┌─ Source data

--- src/rtl/core/tac_pkg.sv ---
// Shared constants, register codes and pipeline payload types for the touch
// affine calibration core. No dependencies.
package tac_pkg;

  localparam int PANEL_WIDTH  = 1024;
  localparam int PANEL_HEIGHT = 600;

  localparam int RAW_W    = 16;
  localparam int COEF_W   = 32;
  localparam int SCREEN_W = 10;

  // signed coef times zero-extended raw value
  localparam int PROD_W = COEF_W + RAW_W + 1;
  // two products plus an offset, with headroom
  localparam int NUM_W  = PROD_W + 2;
  localparam int MAG_W  = NUM_W;

  localparam int PANEL_MAX = (PANEL_WIDTH > PANEL_HEIGHT) ? PANEL_WIDTH : PANEL_HEIGHT;
  // quotient bits needed below the saturation limit
  localparam int QB = (PANEL_MAX > 1) ? $clog2(PANEL_MAX) : 1;

  localparam int CFG_IDX_W   = 3;
  localparam int IN_TDATA_W  = ((2 * RAW_W + 7) / 8) * 8;
  localparam int OUT_TDATA_W = ((2 * SCREEN_W + 7) / 8) * 8;

  localparam logic [SCREEN_W-1:0] X_MAX = SCREEN_W'(PANEL_WIDTH - 1);
  localparam logic [SCREEN_W-1:0] Y_MAX = SCREEN_W'(PANEL_HEIGHT - 1);

  typedef enum logic [CFG_IDX_W-1:0] {
    REG_COEF_XX = 3'd0,
    REG_COEF_XY = 3'd1,
    REG_OFFS_X  = 3'd2,
    REG_COEF_YX = 3'd3,
    REG_COEF_YY = 3'd4,
    REG_OFFS_Y  = 3'd5,
    REG_DIVISOR = 3'd6
  } cfg_reg_t;

  // live configuration plus values derived from the divisor at write time
  typedef struct packed {
    logic signed [COEF_W-1:0] coef_xx;
    logic signed [COEF_W-1:0] coef_xy;
    logic signed [COEF_W-1:0] offs_x;
    logic signed [COEF_W-1:0] coef_yx;
    logic signed [COEF_W-1:0] coef_yy;
    logic signed [COEF_W-1:0] offs_y;
    logic        [COEF_W-1:0] div_abs;
    logic                     div_neg;
    logic                     div_zero;
    logic        [MAG_W-1:0]  lim_x;
    logic        [MAG_W-1:0]  lim_y;
  } cfg_t;

  // one axis in flight through the divider
  typedef struct packed {
    logic             neg;
    logic             sat;
    logic [MAG_W-1:0] rem;
    logic [QB-1:0]    q;
  } lane_t;

  typedef struct packed {
    lane_t ax;
    lane_t ay;
    logic  dzero;
  } div_item_t;

endpackage

--- src/rtl/core/tac_div_pipe.sv ---
// Restoring divider, one quotient bit per register stage, two axis lanes
// sharing the divisor magnitude. Depends on tac_pkg.
module tac_div_pipe (
  input  logic               clk,
  input  logic               rst_n,
  input  tac_pkg::cfg_t      cfg,
  input  logic               in_valid,
  output logic               in_ready,
  input  tac_pkg::div_item_t in_item,
  output logic               out_valid,
  input  logic               out_ready,
  output tac_pkg::div_item_t out_item
);
  import tac_pkg::*;

  logic [QB-1:0] vld_r;
  div_item_t     stg_r   [QB];
  div_item_t     stg_nxt [QB];
  logic [QB-1:0] rdy;

  function automatic lane_t div_step(lane_t l, logic [MAG_W-1:0] trial, int k);
    lane_t o;
    o = l;
    if (l.rem >= trial) begin
      o.rem  = l.rem - trial;
      o.q[k] = 1'b1;
    end
    return o;
  endfunction

  // bit QB-1-s is resolved in stage s
  always_comb begin
    div_item_t        src;
    logic [MAG_W-1:0] trial;
    for (int s = 0; s < QB; s++) begin
      if (s == 0) src = in_item;
      else        src = stg_r[(s == 0) ? 0 : s - 1];
      trial          = MAG_W'(cfg.div_abs) << (QB - 1 - s);
      stg_nxt[s]     = src;
      stg_nxt[s].ax  = div_step(src.ax, trial, QB - 1 - s);
      stg_nxt[s].ay  = div_step(src.ay, trial, QB - 1 - s);
    end
  end

  always_comb begin
    rdy[QB-1] = !vld_r[QB-1] || out_ready;
    for (int s = QB - 2; s >= 0; s--) begin
      rdy[s] = !vld_r[s] || rdy[s+1];
    end
  end

  always_ff @(posedge clk) begin
    if (!rst_n) begin
      vld_r <= '0;
    end else begin
      for (int s = 0; s < QB; s++) begin
        if (rdy[s]) vld_r[s] <= (s == 0) ? in_valid : vld_r[(s == 0) ? 0 : s - 1];
      end
    end
  end

  always_ff @(posedge clk) begin
    for (int s = 0; s < QB; s++) begin
      if (rdy[s] && ((s == 0) ? in_valid : vld_r[(s == 0) ? 0 : s - 1])) begin
        stg_r[s] <= stg_nxt[s];
      end
    end
  end

  assign in_ready  = rdy[0];
  assign out_valid = vld_r[QB-1];
  assign out_item  = stg_r[QB-1];

endmodule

└─

What to work on —
Nothing in the records above may be left out; repeat them exactly.

Result for this exercise —
--- src/rtl/core/tac_pkg.sv ---
// Shared constants, register codes and pipeline payload types for the touch
// affine calibration core. No dependencies.
package tac_pkg;

  localparam int PANEL_WIDTH  = 1024;
  localparam int PANEL_HEIGHT = 600;

  localparam int RAW_W    = 16;
  localparam int COEF_W   = 32;
  localparam int SCREEN_W = 10;

  // signed coef times zero-extended raw value
  localparam int PROD_W = COEF_W + RAW_W + 1;
  // two products plus an offset, with headroom
  localparam int NUM_W  = PROD_W + 2;
  localparam int MAG_W  = NUM_W;

  localparam int PANEL_MAX = (PANEL_WIDTH > PANEL_HEIGHT) ? PANEL_WIDTH : PANEL_HEIGHT;
  // quotient bits needed below the saturation limit
  localparam int QB = (PANEL_MAX > 1) ? $clog2(PANEL_MAX) : 1;

  localparam int CFG_IDX_W   = 3;
  localparam int IN_TDATA_W  = ((2 * RAW_W + 7) / 8) * 8;
  localparam int OUT_TDATA_W = ((2 * SCREEN_W + 7) / 8) * 8;

  localparam logic [SCREEN_W-1:0] X_MAX = SCREEN_W'(PANEL_WIDTH - 1);
  localparam logic [SCREEN_W-1:0] Y_MAX = SCREEN_W'(PANEL_HEIGHT - 1);

  typedef enum logic [CFG_IDX_W-1:0] {
    REG_COEF_XX = 3'd0,
    REG_COEF_XY = 3'd1,
    REG_OFFS_X  = 3'd2,
    REG_COEF_YX = 3'd3,
    REG_COEF_YY = 3'd4,
    REG_OFFS_Y  = 3'd5,
    REG_DIVISOR = 3'd6
  } cfg_reg_t;

  // live configuration plus values derived from the divisor at write time
  typedef struct packed {
    logic signed [COEF_W-1:0] coef_xx;
    logic signed [COEF_W-1:0] coef_xy;
    logic signed [COEF_W-1:0] offs_x;
    logic signed [COEF_W-1:0] coef_yx;
    logic signed [COEF_W-1:0] coef_yy;
    logic signed [COEF_W-1:0] offs_y;
    logic        [COEF_W-1:0] div_abs;
    logic                     div_neg;
    logic                     div_zero;
    logic        [MAG_W-1:0]  lim_x;
    logic        [MAG_W-1:0]  lim_y;
  } cfg_t;

  // one axis in flight through the divider
  typedef struct packed {
    logic             neg;
    logic             sat;
    logic [MAG_W-1:0] rem;
    logic [QB-1:0]    q;
  } lane_t;

  typedef struct packed {
    lane_t ax;
    lane_t ay;
    logic  dzero;
  } div_item_t;

endpackage

--- src/rtl/core/tac_div_pipe.sv ---
// Restoring divider, one quotient bit per register stage, two axis lanes
// sharing the divisor magnitude. Depends on tac_pkg.
module tac_div_pipe (
  input  logic               clk,
  input  logic               rst_n,
  input  tac_pkg::cfg_t      cfg,
  input  logic               in_valid,
  output logic               in_ready,
  input  tac_pkg::div_item_t in_item,
  output logic               out_valid,
  input  logic               out_ready,
  output tac_pkg::div_item_t out_item
);
  import tac_pkg::*;

  logic [QB-1:0] vld_r;
  div_item_t     stg_r   [QB];
  div_item_t     stg_nxt [QB];
  logic [QB-1:0] rdy;

  function automatic lane_t div_step(lane_t l, logic [MAG_W-1:0] trial, int k);
    lane_t o;
    o = l;
    if (l.rem >= trial) begin
      o.rem  = l.rem - trial;
      o.q[k] = 1'b1;
    end
    return o;
  endfunction

  // bit QB-1-s is resolved in stage s
  always_comb begin
    div_item_t        src;
    logic [MAG_W-1:0] trial;
    for (int s = 0; s < QB; s++) begin
      if (s == 0) src = in_item;
      else        src = stg_r[(s == 0) ? 0 : s - 1];
      trial          = MAG_W'(cfg.div_abs) << (QB - 1 - s);
      stg_nxt[s]     = src;
      stg_nxt[s].ax  = div_step(src.ax, trial, QB - 1 - s);
      stg_nxt[s].ay  = div_step(src.ay, trial, QB - 1 - s);
    end
  end

  always_comb begin
    rdy[QB-1] = !vld_r[QB-1] || out_ready;
    for (int s = QB - 2; s >= 0; s--) begin
      rdy[s] = !vld_r[s] || rdy[s+1];
    end
  end

  always_ff @(posedge clk) begin
    if (!rst_n) begin
      vld_r <= '0;
    end else begin
      for (int s = 0; s < QB; s++) begin
        if (rdy[s]) vld_r[s] <= (s == 0) ? in_valid : vld_r[(s == 0) ? 0 : s - 1];
      end
    end
  end

  always_ff @(posedge clk) begin
    for (int s = 0; s < QB; s++) begin
      if (rdy[s] && ((s == 0) ? in_valid : vld_r[(s == 0) ? 0 : s - 1])) begin
        stg_r[s] <= stg_nxt[s];
      end
    end
  end

  assign in_ready  = rdy[0];
  assign out_valid = vld_r[QB-1];
  assign out_item  = stg_r[QB-1];

endmodule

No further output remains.